# North coast kelp data conversion

Since Laura only shared with me an MS Access DB file (.mdb), I'll have to start by extracting the data from there.

Resources:
- [Wiki for pyodbc](https://github.com/mkleehammer/pyodbc/wiki)

In [123]:
## Imports

import pandas as pd
import numpy as np
import csv, pyodbc
import pickle
import datetime

## Connect to db and retrieve data

Note that (as described in the Wiki) the original database filename did not work because it included underscores. I renamed 'Abalone_DiveSurveys_EH_06242020.mdb' to 'AbaloneDiveSurveys-06242020.mdb' to fix this problem

In [49]:
## Check available access driver

[x for x in pyodbc.drivers() if x.startswith('Microsoft Access Driver')]

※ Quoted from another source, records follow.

[config.mk]
export PLATFORM = sky130hd
export DESIGN_NAME = ftdc_ctrl
export DESIGN_NICKNAME = d
export VERILOG_FILES = /design/src/sv/ftdc_pkg.sv /design/src/sv/ftdc_ctrl.sv
export SDC_FILE = /design/constraint.sdc
export NUM_CORES = 1
export LEC_CHECK = 0
export BUFFER_PORTS_ARGS = -buffer_cell sky130_fd_sc_hd__buf_4
export CORE_AREA = 2 2 39 41
export DETAILED_ROUTE_END_ITERATION = 16
export DIE_AREA = 0 0 41 43
export SKIP_LAST_GASP = 1
export SLEW_MARGIN = 20
export SYNTH_ARGS = -nofsm -noshare
export SYNTH_HDL_FRONTEND = slang
export SYNTH_SLANG_ARGS = --single-unit
[constraint.sdc]
create_clock -name clock -period 1.3 [get_ports clock]
set_clock_uncertainty 0.05 [all_clocks]
set_input_delay 0.26 -clock clock [delete_from_list [all_inputs] [get_ports clock]]
set_output_delay 0.26 -clock clock [all_outputs]
set_load 0.02 [all_outputs]
[src/sv/ftdc_pkg.sv]
// ----------------------------------------------------------------------------
// ftdc_pkg: shared types and codes for the FIR time-domain convolver
// Request action codes, register indexes, controller states and the
// command and status bundles between the controller and the datapath.
// ----------------------------------------------------------------------------
package ftdc_pkg;

   localparam int SAMPLE_W = 16;
   localparam int INDEX_W  = 16;
   localparam int LEN_W    = 12;
   localparam int CSR_W    = 32;
   localparam int CSR_AW   = 3;

   // request actions
   localparam logic [1:0] ACT_SAMPLE  = 2'd0;
   localparam logic [1:0] ACT_LOAD    = 2'd1;
   localparam logic [1:0] ACT_RESTART = 2'd2;

   // register indexes
   localparam logic REG_TAP_OFFSET = 1'b0;
   localparam logic REG_MAX_LENGTH = 1'b1;

   typedef enum logic [3:0] {
      ST_IDLE  = 4'b0001,
      ST_RUN   = 4'b0010,
      ST_FLUSH = 4'b0100,
      ST_HOLD  = 4'b1000
   } ftdc_state_type;

   typedef struct packed {
      logic start_sample;
      logic take_other;
      logic issue;
      logic finish;
      logic push_out;
   } ftdc_cmd_type;

   typedef struct packed {
      logic mac_done;
      logic pipe_empty;
      logic out_free;
   } ftdc_stat_type;

endpackage

[src/sv/ftdc_ctrl.sv]
// ----------------------------------------------------------------------------
// ftdc_ctrl: request sequencer for the convolver
// Accepts a request; for a sample, steps the multiply-accumulate loop and
// drains the pipeline; then hands the result to the output register.
// ----------------------------------------------------------------------------
module ftdc_ctrl import ftdc_pkg::*; (
   input  logic          clock,
   input  logic          reset,
   input  logic          req_valid,
   input  logic [1:0]    req_action,
   output logic          req_stall,
   input  ftdc_stat_type stat,
   output ftdc_cmd_type  cmd
);

   ftdc_state_type state_ff, state_in;

   always_comb begin
      state_in = state_ff;
      cmd      = '0;
      unique case (state_ff)
         ST_IDLE: begin
            if (req_valid) begin
               if (req_action == ACT_SAMPLE) begin
                  cmd.start_sample = 1'b1;
                  state_in         = ST_RUN;
               end else begin
                  cmd.take_other = 1'b1;
                  state_in       = ST_HOLD;
               end
            end
         end
         ST_RUN: begin
            if (stat.mac_done) begin
               state_in = ST_FLUSH;
            end else begin
               cmd.issue = 1'b1;
            end
         end
         ST_FLUSH: begin
            if (stat.pipe_empty) begin
               cmd.finish = 1'b1;
               state_in   = ST_HOLD;
            end
         end
         ST_HOLD: begin
            if (stat.out_free) begin
               cmd.push_out = 1'b1;
               state_in     = ST_IDLE;
            end
         end
         default: begin
            state_in = ST_IDLE;
         end
      endcase
   end

   always_ff @(posedge clock) begin
      if (reset) begin
         state_ff <= ST_IDLE;
      end else begin
         state_ff <= state_in;
      end
   end

   assign req_stall = (state_ff != ST_IDLE);

endmodule

==> out/results.ini <==
[logic_synthesis]
synth_xor_xnor_area_share_pct=2.37
yosys-mux-area-fraction_pct=2.71
mappedNetlistNets=51
synthAdderAreaFrac_pct=0
yosys.area_share.simple_pct=41.4
syn-cell-area_um2=369
yosysWarnings=0
async_flop_share_pct=0
synth_ff_type=dfxtp_1
synth-edff-count=0
synthCells=43
syn_avg_cell_area_um2=8.58
ys_types=26
ys_seq_area_share_pct=21.7
synth-compound-area-share_pct=16.6
ys_seq_elements=4
synth_top_family_by_area=simple AND/OR/NAND/NOR gates

[detailed_routing]
routed_wl_um=1040
drt.antenna.violating_nets=0
num_vias=427
post-route-drc-count=0
drt-initial-drc-count=1
vias_per_cell=4.91
wire_per_inst_um=12.0
dr.pass1.iters=2

[die]
ios=14
rows=14
dieArea_mm2=0.00176
initial_core_util_pct=26.7
die_width_um=41
die_h_um=43
coreArea_mm2=0.00138

[timing]
holdWs_ns=0.171
tightestPinTransition_ns=0.256
slew_viol_final=0
setup_ws_ns=-0.284
fmax_mhz=631
setup_tns_ns=-1.63
finalSetupViolCount=10
rsz0062_at_grt=true
fin_crit_sh_pct=122
relSlewSlack_pct=82.8
hold_viol=0
min_period_ns=1.58

[cts]
clock_sink_count=4
clockRootBuffer=clkbuf_4
cts_tree=done
cts_buffers=3
clock_path_buffers=2
htree_levels=1
clk_pin_slew_ns=0.03
postCtsHoldBufs=0
clk_latency_ns=0.23

[finish]
final_common_cell=buf_4
post-route-util_pct=48.8
top_regs=state_ff (4)
finalInstanceArea_um2=676
layout_common_cells=buf_4, buf_6, nor2_1
fin_nets=81
drive_gt1_share_pct=67.6
top_register=state_ff
largest_register_ffs=4
area_growth_pct=83.1
antenna_cells=0

[place]
gp_congestion=0.741
place_area_um2=512
dp_hpwl_um=691
io_buffers=13
post-place-ws_ns=-0.116

[power]
p_leak_uw=0.000297
vdd_drop_max_uv=789
p_per_area_mw_per_mm2=1240

[worst_setup_path]
crit_slowest_cell=or4b_4
worst-path-buf-inv=1
worstPathCellList=or4b_4 -> buf_6
crit_arrival_ns=1.27
cp-end-kind=output pin
cp_top_family=simple AND/OR/NAND/NOR gates
crit_path_max_incr_delay_ns=0.54
critPathKind=register to output pin
cp_max_fo=4
critical_path_required_ns=0.99
crit_path_start_kind=register

[global_routing]
grt_pass1_vias=387
grt_use_total_pct=12.6
overflow=0
grt_max_degree=12
antenna_found_initial=0
grt_pass1_wl_um=1530

[status]
status=finished, violations left
violations=setup timing

[flow_run]
drv_cap=0

[hold_path]
hp-class=input pin to register

through the flow:
step                      power (uW)  cells
after floorplan                  430     43
after global placement           515     76
after CTS                        743     82
after global routing             901     87
after detailed placement         519     76
final                            836     87
per-layer routing:
metal | GRT usage (%) | routed length [um] | part of all wire (%) | vias up
li1 | - | - | - | 217
met5 | 0 | 0 | 0 | -
met3 | 6.28 | 58 | 5.6 | 0
met2 | 20.3 | 537 | 52 | 15
met4 | 0 | 0 | 0 | 0
met1 | 15.7 | 446 | 43 | 195
repair_timing:
item	in CTS	in global routing
pin swaps	2	8
setup buffers	3	5
setup endpoints to repair	9	10
resized for setup	11	14
logic make-up (layout without fill, tap and decap cells):
logic type      Yosys count  after routing
compound gates            9              9
simple gates             22             22
xor+xnor                  1              1
flops                     4              4
buf+inv                   6             34
mux                       1              1
cells in the mapped netlist (2+ instances only):
master	count	area [um^2]
nor3b_1	5	37.5
nor2_1	6	22.5
o21ai_0	2	10.0
dfxtp_1	4	80.1
o211ai_1	2	15.0
nor3_1	3	15.0
inv_1	2	7.51
worst paths after layout:
check	depth (start not counted)	slack (ns)	startpoint	end
worst max-delay path	2	-0.28	state_ff[2]	req_stall
worst min-delay path	2	0.17	reset	state_ff[2]
worst max register to register	5	-0.14	state_ff[2]	state_ff[1]
worst min register to register	3	0.59	state_ff[1]	state_ff[3]
where the power goes:
group / internal [uW] / switching [uW]
Clock: 103 / 42.5
Combinational: 283 / 238
Sequential: 148 / 22.1
final cells by class:
type	instances	area, um^2
Timing Repair Buffer	29	246
Sequential cell	4	90.1
Fill cell	136	708
Inverter	2	7.51
Multi-Input combinational cell	33	289
Clock buffer	3	22.5
Tap cell	16	20.0
(Power assumes the default switching activity.)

['Microsoft Access Driver (*.mdb, *.accdb)']

In [87]:
## Function for connecting to db

def get_data_from_db(tbl_name):
    """Connects to .mdb file and extracts data from tbl_name. Saves data in a .csv file and column names in a .txt file."""
    
    # Connect
    conn_str = (
        r'DRIVER={Microsoft Access Driver (*.mdb, *.accdb)};'
        r'DBQ=C:\Users\dianalg\PycharmProjects\PythonScripts\MPA data integration\North coast kelp\AbaloneDiveSurveys-06242020.mdb;'
        )
    cnxn = pyodbc.connect(conn_str)
    crsr = cnxn.cursor()
    
    # Get column names
    cols = [row.column_name for row in crsr.columns(table=tbl_name)]
    
    # Get rows
    SQL = 'SELECT * FROM ' + tbl_name + ';'
    rows = crsr.execute(SQL).fetchall()
    
    # Close connection
    crsr.close()
    cnxn.close()
    
    # Save data
    with open(tbl_name + '.csv', 'w') as file:
        csv_writer = csv.writer(file) 
        csv_writer.writerows(rows)
        
    # Save column names
    with open(tbl_name + '_cols.data', 'wb') as file:
        pickle.dump(cols, file)

**Note** that the table names in this database are:
- Paste Errors
- Switchboard Items
- Tbl_Diver_Lookup
- Tbl_Format_Lookup
- Tbl_New_size
- Tbl_SppSeen
- Tbl_Survey_Lookup
- tblCounts
- tblHabitat
- tblNewGrowth
- tblQuadrat
- tblSite
- TblSpecies
- tblSubstrate
- tblSurvey
- tblSwimGroups

In [104]:
## Extract data from .mdb file

tables = ['tblSite', 'tblSurvey', 'tblCounts', 'tblSpecies']

for table in tables:
    get_data_from_db(table)

## Load data

In [102]:
## Function to load data

def load_table(tbl_name):
    """Takes tbl_name (a string) and loads saved data from that table."""
    
    # Get filenames
    col_name = tbl_name + '_cols.data'
    data_name = tbl_name + '.csv'
    
    # Retrieve column names
    with open(col_name, 'rb') as file:
        cols = pickle.load(file)
        
    # Load data
    data = pd.read_csv(data_name, header=None, names=cols, encoding='ANSI')
    return(data)

In [179]:
## Load data

site = load_table('tblSite')
survey = load_table('tblSurvey')
count = load_table('tblCounts')
species = load_table('tblSpecies')

In [180]:
## Tidy survey data

# Remove columns that are all nan; there are no rows that are all nan
survey.drop(columns=survey.columns[survey.isna().all()], inplace=True)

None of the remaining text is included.